Zur Zeit gibt es hier, in „God's own country“, nicht viel zu lachen. Schon gar nicht in jenen Landesteilen, die angeblich während des ganzen Jahres von der Sonne geküßt sind. Luftaufnahmen aus Florida sehen zur Zeit aus, als hätte der liebe Gott einen Eimer Spaghetti ausgekippt. Die Bewohner klauben jetzt in der Augusthitze aus den Trümmern zusammen, was Hurrikan „Andrew“ übriggelassen hat. Am anderen Ende des Landes, in Kalifornien, ist Vater Staat vor zwei Monaten das Geld ausgegangen. Er bezahlt seine laufenden Rechnungen nur noch mit Schuldscheinen und steht kurz vor dem Kollaps. Ein gerüttelt Maß an Verantwortung dafür trägt Gouverneur Pete Wilson. Der Republikaner kann sich seit acht Wochen mit seinem von Demokraten kontrollierten Parlament nicht auf einen Haushalt für 1992/93 einigen.

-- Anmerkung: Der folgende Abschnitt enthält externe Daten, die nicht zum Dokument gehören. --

--- config.mk ---
export PLATFORM = sky130hd
export DESIGN_NAME = koa_seq_divider_flat
export DESIGN_NICKNAME = d
export VERILOG_FILES = /design/src/rtl/koa_seq_divider_if.sv /design/src/rtl/koa_seq_divider.sv /design/src/flat_wrapper.sv
export SDC_FILE = /design/constraint.sdc
export NUM_CORES = 1
export LEC_CHECK = 0
export ABC_AREA = 1
export BUFFER_PORTS_ARGS = -buffer_cell sky130_fd_sc_hd__buf_2
export CAP_MARGIN = 20
export CORE_MARGIN = 2
export CORE_UTILIZATION = 55
export DETAILED_ROUTE_END_ITERATION = 16
export PLACE_DENSITY = 0.75
export SLEW_MARGIN = 30
export SYNTH_ARGS = -nofsm -noshare
export SYNTH_HDL_FRONTEND = slang
export SYNTH_SLANG_ARGS = --single-unit
--- constraint.sdc ---
create_clock -name clk -period 4.7 [get_ports clk]
set_input_delay 0.47 -clock clk [delete_from_list [all_inputs] [get_ports clk]]
set_output_delay 0.47 -clock clk [all_outputs]
set_load 0.1 [all_outputs]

Weil Kalifornien für das kommende Haushaltsjahr ein Defizit von über zehn Milliarden Dollar droht und die einst blühende Tourismusbranche nach dem Aufstand von Los Angeles arg eingebrochen ist, scheut man keine Mühen, um Gäste ins Land zu locken. Jüngste Attraktion ist das Gefängnismuseum von San Quentin mit einem besonderen Nervenkitzel für jung und alt: Gleich neben dem Souvenirshop ist die Abteilung „Todeszelle“. Da kann sich die Urlauberfamilie aus Mainz, Milwaukee oder Mailand die maßstabgetreue Nachbildung der Gaskammer ansehen, in der erst im Frühjahr der zum Tode Verurteilte Robert Alton Harris erst angeschnallt, dann abgeschnallt, dann wieder angeschnallt und schließlich hingerichtet wurde.

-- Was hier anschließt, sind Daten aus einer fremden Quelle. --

[src/rtl/result_deskewer_fifo.sv]
// -----------------------------------------------------------------------------
// result_fifo
//   Synchronous FIFO with occupancy count, used to buffer aligned result rows.
//   DEPTH must be a power of two (pointers wrap by natural overflow).
//
//   Ports:
//     clk        rising-edge clock
//     reset      asynchronous active-low reset (clears pointers and count)
//     push       write request; accepted when not full, or when full and a
//                pop is accepted in the same cycle
//     push_data  data written on an accepted push
//     pop        read request; accepted only when not empty
//     pop_data   entry at the read pointer (valid while not empty)
//     count      number of stored entries, 0..DEPTH
//     empty      count == 0
//
//   A push into an empty FIFO becomes visible on the following cycle; there
//   is no fall-through path from push_data to pop_data.
// -----------------------------------------------------------------------------
module result_fifo
  import systolic_pkg::*;
#(
  parameter int WIDTH = 8,
  parameter int DEPTH = 4
) (
  input  logic                          clk,
  input  logic                          reset,
  input  logic                          push,
  input  logic [WIDTH-1:0]              push_data,
  input  logic                          pop,
  output logic [WIDTH-1:0]              pop_data,
  output logic [count_width(DEPTH)-1:0] count,
  output logic                          empty
);

  localparam int PW = ptr_width(DEPTH);
  localparam int CW = count_width(DEPTH);

  logic [WIDTH-1:0] mem [DEPTH];
  logic [PW-1:0]    wr_ptr;
  logic [PW-1:0]    rd_ptr;
  logic             full;
  logic             do_push;
  logic             do_pop;

  assign empty   = (count == '0);
  assign full    = (count == CW'(DEPTH));
  assign do_pop  = pop & ~empty;
  // A full FIFO can still take a write when a read frees a slot this cycle.
  assign do_push = push & (~full | do_pop);

  always_ff @(posedge clk or negedge reset) begin
    if (!reset) begin
      wr_ptr <= '0;
      rd_ptr <= '0;
      count  <= '0;
    end else begin
      if (do_push) wr_ptr <= wr_ptr + PW'(1);
      if (do_pop)  rd_ptr <= rd_ptr + PW'(1);
      case ({do_push, do_pop})
        2'b10:   count <= count + CW'(1);
        2'b01:   count <= count - CW'(1);
        default: count <= count;
      endcase
    end
  end

  // Storage is not reset; contents are only observed behind a valid count.
  always_ff @(posedge clk) begin
    if (do_push) mem[wr_ptr] <= push_data;
  end

  assign pop_data = mem[rd_ptr];

endmodule

[src/rtl/result_deskewer.sv]
// -----------------------------------------------------------------------------
// result_deskewer
//   Re-aligns the skewed column sums leaving an N x N systolic array into
//   whole rows, tags the last row of each matrix, and buffers rows for a
//   valid/ready consumer.
//
//   Ports:
//     clk           rising-edge clock
//     reset         asynchronous active-low reset
//     sum_valid_in  column 0 of a new row is on sum_in this cycle
//     sum_in        column sums, column j in bits [j*DATA_SIZE +: DATA_SIZE];
//                   column j arrives j cycles after column 0
//     sum_ready     credit available: buffered + in-flight rows < FIFO_DEPTH
//     row_valid     an aligned row is on row_out
//     row_ready     consumer accepts row_out
//     row_out       deskewed row, column j at index j (0 when row_valid is low)
//     row_last      row_out is row N-1 of a matrix (0 when row_valid is low)
//     overflow      sticky: an aligned row found the buffer full and was lost
//
//   Handshake: a row moves to the consumer on every rising edge where
//   row_valid and row_ready are both high; while row_valid is high and
//   row_ready is low, row_out and row_last hold. sum_ready is advisory: a row
//   start is always taken, and if it reaches the buffer while full with no
//   pop in that cycle it is dropped.
//
//   Build option: define RESULT_DESKEW_OVF_EN to implement drop detection and
//   the sticky overflow flag; otherwise overflow is tied to 0.
//
//   Latency: with the buffer empty, a row started in cycle t is written on
//   the edge ending cycle t+N-1 and row_valid rises in cycle t+N.
// -----------------------------------------------------------------------------
module result_deskewer
  import systolic_pkg::*;
#(
  parameter int MATRIX_SIZE = DEF_MATRIX_SIZE,
  parameter int DATA_SIZE   = DEF_DATA_SIZE,
  parameter int FIFO_DEPTH  = DEF_FIFO_DEPTH
) (
  input  logic                             clk,
  input  logic                             reset,
  input  logic                             sum_valid_in,
  input  logic [DATA_SIZE*MATRIX_SIZE-1:0] sum_in,
  output logic                             sum_ready,
  output logic                             row_valid,
  input  logic                             row_ready,
  output logic [DATA_SIZE*MATRIX_SIZE-1:0] row_out,
  output logic                             row_last,
  output logic                             overflow
);

  localparam int N     = MATRIX_SIZE;
  localparam int ROW_W = DATA_SIZE * N;
  localparam int CW    = count_width(FIFO_DEPTH);
  localparam int SW    = count_width(FIFO_DEPTH + N);
  localparam int VW    = (N > 1) ? N - 1 : 1;
  localparam int RCW   = (N > 1) ? $clog2(N) : 1;

  logic [ROW_W-1:0] aligned_row;
  logic             aligned_valid;
  logic [VW-1:0]    vld_sr;
  logic [SW-1:0]    in_flight;
  logic [SW-1:0]    credits;
  logic [RCW-1:0]   row_cnt;
  logic             aligned_last;
  logic [CW-1:0]    fifo_count;
  logic             fifo_empty;
  logic [ROW_W:0]   fifo_rd_data;

  // ---------------------------------------------------------------------------
  // Column delay lines: column j waits N-1-j cycles so every column of a row
  // lines up with the undelayed last column.
  // ---------------------------------------------------------------------------
  for (genvar j = 0; j < N; j++) begin : g_col
    localparam int D = N - 1 - j;
    if (D == 0) begin : g_pass
      assign aligned_row[j*DATA_SIZE +: DATA_SIZE] = sum_in[j*DATA_SIZE +: DATA_SIZE];
    end else begin : g_dly
      logic [DATA_SIZE-1:0] taps [D];
      always_ff @(posedge clk or negedge reset) begin
        if (!reset) begin
          for (int k = 0; k < D; k++) taps[k] <= '0;
        end else begin
          taps[0] <= sum_in[j*DATA_SIZE +: DATA_SIZE];
          for (int k = 1; k < D; k++) taps[k] <= taps[k-1];
        end
      end
      assign aligned_row[j*DATA_SIZE +: DATA_SIZE] = taps[D-1];
    end
  end

  // ---------------------------------------------------------------------------
  // Valid shift register. Each set bit is a row already started but not yet
  // written into the buffer; those rows hold a credit.
  // ---------------------------------------------------------------------------
  if (N > 1) begin : g_vsr
    always_ff @(posedge clk or negedge reset) begin
      if (!reset) vld_sr <= '0;
      else        vld_sr <= (vld_sr << 1) | VW'(sum_valid_in);
    end
    assign aligned_valid = vld_sr[VW-1];
  end else begin : g_no_vsr
    assign vld_sr        = '0;
    assign aligned_valid = sum_valid_in;
  end

  always_comb begin
    in_flight = '0;
    for (int k = 0; k < VW; k++) in_flight = in_flight + SW'(vld_sr[k]);
  end

  assign credits   = SW'(fifo_count) + in_flight;
  assign sum_ready = (credits < SW'(FIFO_DEPTH));

  // ---------------------------------------------------------------------------
  // Row position within the current matrix. Dropped rows still advance it so
  // later rows keep their correct row_last tag.
  // ---------------------------------------------------------------------------
  always_ff @(posedge clk or negedge reset) begin
    if (!reset) begin
      row_cnt <= '0;
    end else if (aligned_valid) begin
      row_cnt <= (row_cnt == RCW'(N - 1)) ? '0 : row_cnt + RCW'(1);
    end
  end

  assign aligned_last = (row_cnt == RCW'(N - 1));

  // ---------------------------------------------------------------------------
  // Row buffer: each entry is {row_last, row}.
  // ---------------------------------------------------------------------------
  result_fifo #(
    .WIDTH (ROW_W + 1),
    .DEPTH (FIFO_DEPTH)
  ) u_fifo (
    .clk       (clk),
    .reset     (reset),
    .push      (aligned_valid),
    .push_data ({aligned_last, aligned_row}),
    .pop       (row_ready),
    .pop_data  (fifo_rd_data),
    .count     (fifo_count),
    .empty     (fifo_empty)
  );

  assign row_valid = ~fifo_empty;
  // Gate the storage read so stale buffer contents never reach the outputs.
  assign row_out   = row_valid ? fifo_rd_data[ROW_W-1:0] : '0;
  assign row_last  = row_valid & fifo_rd_data[ROW_W];

  // ---------------------------------------------------------------------------
  // Drop detection
  // ---------------------------------------------------------------------------
`ifdef RESULT_DESKEW_OVF_EN
  logic fifo_full;
  logic row_drop;
  logic overflow_q;

  assign fifo_full = (fifo_count == CW'(FIFO_DEPTH));
  // Full with a simultaneous pop is a legal push, not a drop.
  assign row_drop  = aligned_valid & fifo_full & ~(row_valid & row_ready);

  always_ff @(posedge clk or negedge reset) begin
    if (!reset)        overflow_q <= 1'b0;
    else if (row_drop) overflow_q <= 1'b1;
  end

  assign overflow = overflow_q;
`else
  assign overflow = 1'b0;
`endif

endmodule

Echten Gänsehautfans oder Sadisten wird Geschichte zum Anfassen geboten — in Form der Originalgalgen, durch die kalifornische Delinquenten bis 1942 umgebracht wurden. Ein ehemaliger Vollzugsbeamter, der zwischen 1924 und 1954 an 150 Hinrichtungen beteiligt war, hat seine persönliche Sammlung von Minigalgen zur Verfügung gestellt, die er mit den Gefängnisnummern der Delinquenten geschmückt hat.

Aber was bleibt dem gebeutelten Bundesstaat anderes übrig, als nun auch seine finstersten Ecken zu kommerzialisieren, wo doch vom Goldrausch kein blasser Schimmer mehr übrig ist. Schließlich ist der Markt so frei wie das Individuum. Und wo Nachfrage herrscht, da ist auch Angebot. Oder andersrum?

Die (Entscheidungs-)Freiheit des Individuums würdigte unlängst Gouverneur Pete Wilson in unnachahmlicher Weise. Während sein Staat, wie gesagt, kurz vor dem Kollaps steht, bemüht sich Wilson vor allem um die Aufrechterhaltung der Todesstrafe. Offensichtlich soll das neue Museum nur ja nicht den Bezug zur Gegenwart verlieren. Robert Alton Harris, der mit Hilfe seiner Anwälte im April diesen Jahres fast den staatlichen Killern in San Quentin entkommen wäre, hatte unter anderem geltend gemacht, daß die Exekution in der Gaskammer eine grausame und unwürdige Bestrafung darstellt und somit verfassungswidrig ist. Das hat ihm am Ende zwar nichts genutzt. Doch für den Fall, daß der Oberste Gerichtshof sich diesem Argument irgendwann einmal aufgeschlossen zeigen könnte, hat Wilson nun vorgesorgt. In Kalifornien dürfen zum Tode Verurteilte jetzt wählen: zwischen dem Erstickungstod in der Gaskammer und dem künstlichen Herz- und Lungenstillstand durch die tödliche Injektion. Die Todestrakt-Insassen können jetzt nur noch auf eines hoffen: daß aufgrund der Zahlungsunfähigkeit des Staates demnächst die Henker streiken.